I noticed that Starbucks mobile ordering was down and thought “welp, I guess I’ll order a bagel and coffee on Grubhub”, then GrubHub was down. My next stop was HN to find the common denominator, and y’all did not disappoint.
I’ve seen this up close twice and I’m surprised it’s only twice. Between March and September one year, 6 people on one team had to get new hard drives in their thinkpads and rebuild their systems. All from the same PO but doled out over the course of a project rampup.
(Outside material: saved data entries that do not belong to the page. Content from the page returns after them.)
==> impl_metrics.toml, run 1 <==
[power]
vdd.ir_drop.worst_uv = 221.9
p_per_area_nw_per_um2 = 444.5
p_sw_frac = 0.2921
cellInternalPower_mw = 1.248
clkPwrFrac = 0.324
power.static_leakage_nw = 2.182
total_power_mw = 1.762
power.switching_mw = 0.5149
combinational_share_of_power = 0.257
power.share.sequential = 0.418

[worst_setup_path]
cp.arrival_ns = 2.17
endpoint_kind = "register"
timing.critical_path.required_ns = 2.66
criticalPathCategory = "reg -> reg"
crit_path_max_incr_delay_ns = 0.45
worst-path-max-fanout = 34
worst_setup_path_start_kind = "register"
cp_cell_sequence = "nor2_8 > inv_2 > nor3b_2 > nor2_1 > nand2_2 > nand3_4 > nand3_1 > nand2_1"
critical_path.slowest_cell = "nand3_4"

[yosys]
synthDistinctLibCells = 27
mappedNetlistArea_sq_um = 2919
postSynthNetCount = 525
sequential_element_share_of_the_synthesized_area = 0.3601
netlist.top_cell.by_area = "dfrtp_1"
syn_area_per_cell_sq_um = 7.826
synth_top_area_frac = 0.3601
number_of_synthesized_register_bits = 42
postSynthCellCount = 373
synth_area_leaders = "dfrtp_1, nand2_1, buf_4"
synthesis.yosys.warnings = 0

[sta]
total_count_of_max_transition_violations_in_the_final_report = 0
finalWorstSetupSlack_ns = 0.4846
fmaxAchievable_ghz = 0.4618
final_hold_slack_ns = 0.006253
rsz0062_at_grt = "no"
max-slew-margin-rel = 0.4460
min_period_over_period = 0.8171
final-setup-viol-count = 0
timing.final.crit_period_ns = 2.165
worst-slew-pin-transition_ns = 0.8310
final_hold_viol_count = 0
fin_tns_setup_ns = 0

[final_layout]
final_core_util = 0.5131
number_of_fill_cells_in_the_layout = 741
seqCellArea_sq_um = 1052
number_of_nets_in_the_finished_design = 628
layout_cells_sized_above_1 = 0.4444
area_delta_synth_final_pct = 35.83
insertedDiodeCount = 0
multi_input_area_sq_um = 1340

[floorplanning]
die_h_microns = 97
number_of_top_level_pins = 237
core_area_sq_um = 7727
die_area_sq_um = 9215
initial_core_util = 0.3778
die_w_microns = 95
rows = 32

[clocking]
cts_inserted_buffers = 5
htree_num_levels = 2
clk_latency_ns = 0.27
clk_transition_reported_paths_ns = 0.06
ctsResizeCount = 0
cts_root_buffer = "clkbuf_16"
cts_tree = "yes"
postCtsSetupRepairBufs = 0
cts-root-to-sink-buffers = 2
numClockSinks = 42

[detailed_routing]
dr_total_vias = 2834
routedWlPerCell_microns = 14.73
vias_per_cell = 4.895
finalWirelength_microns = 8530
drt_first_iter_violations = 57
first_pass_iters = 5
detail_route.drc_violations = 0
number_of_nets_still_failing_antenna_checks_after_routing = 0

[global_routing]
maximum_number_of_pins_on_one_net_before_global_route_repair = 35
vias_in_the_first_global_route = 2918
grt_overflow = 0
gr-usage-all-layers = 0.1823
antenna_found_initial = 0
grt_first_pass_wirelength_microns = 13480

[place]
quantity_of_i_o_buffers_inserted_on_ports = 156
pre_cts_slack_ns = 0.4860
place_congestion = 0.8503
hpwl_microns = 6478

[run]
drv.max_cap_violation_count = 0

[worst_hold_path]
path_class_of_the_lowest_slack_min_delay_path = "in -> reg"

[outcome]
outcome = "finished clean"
**config.mk**
```make
export PLATFORM = sky130hd
export DESIGN_NAME = uart_os_rx
export DESIGN_NICKNAME = d
export VERILOG_FILES = /design/src/rtl/uart_os_pkg.sv /design/src/rtl/uart_os_sync.sv /design/src/rtl/uart_os_tick.sv /design/src/rtl/uart_os_votes.sv /design/src/rtl/uart_os_rx.sv
export SDC_FILE = /design/constraint.sdc
export NUM_CORES = 1
export LEC_CHECK = 0
export BUFFER_PORTS_ARGS = -buffer_cell sky130_fd_sc_hd__buf_2
export CAP_MARGIN = 20
export CORE_ASPECT_RATIO = 1.2
export CORE_MARGIN = 1.5
export CORE_UTILIZATION = 45
export DETAILED_ROUTE_END_ITERATION = 6
export HOLD_SLACK_MARGIN = 0.05
export PLACE_DENSITY = 0.6
export RECOVER_POWER = 100
export SYNTH_ARGS = -nofsm -noshare
export SYNTH_HDL_FRONTEND = slang
export SYNTH_SLANG_ARGS = --single-unit
```
**constraint.sdc**
```tcl
create_clock -name clk -period 4.1 [get_ports clk]
set_clock_uncertainty 0.2 [all_clocks]
set_input_delay 0.41 -clock clk [delete_from_list [all_inputs] [get_ports clk]]
set_output_delay 0.41 -clock clk [all_outputs]
set_load 0.02 [all_outputs]
```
That was the first project where the onboarding docs were really really good, since we got a lot of practice in a short period of time.
Long before that, the first raid array anyone set up for my (teams’) usage, arrived from Sun with 2 dead drives out of 10. They RMA’d us 2 more drives and one of those was also DOA. That was a couple years after Sun stopped burning in hardware for cost savings, which maybe wasn’t that much of a savings all things considered.
Many years ago (13?), I was around when Amazon moved SABLE from RAM to SSDs. A whole rack came from a single batch, and something like 128 disks went out at once.
I was an intern but everyone seemed very stressed.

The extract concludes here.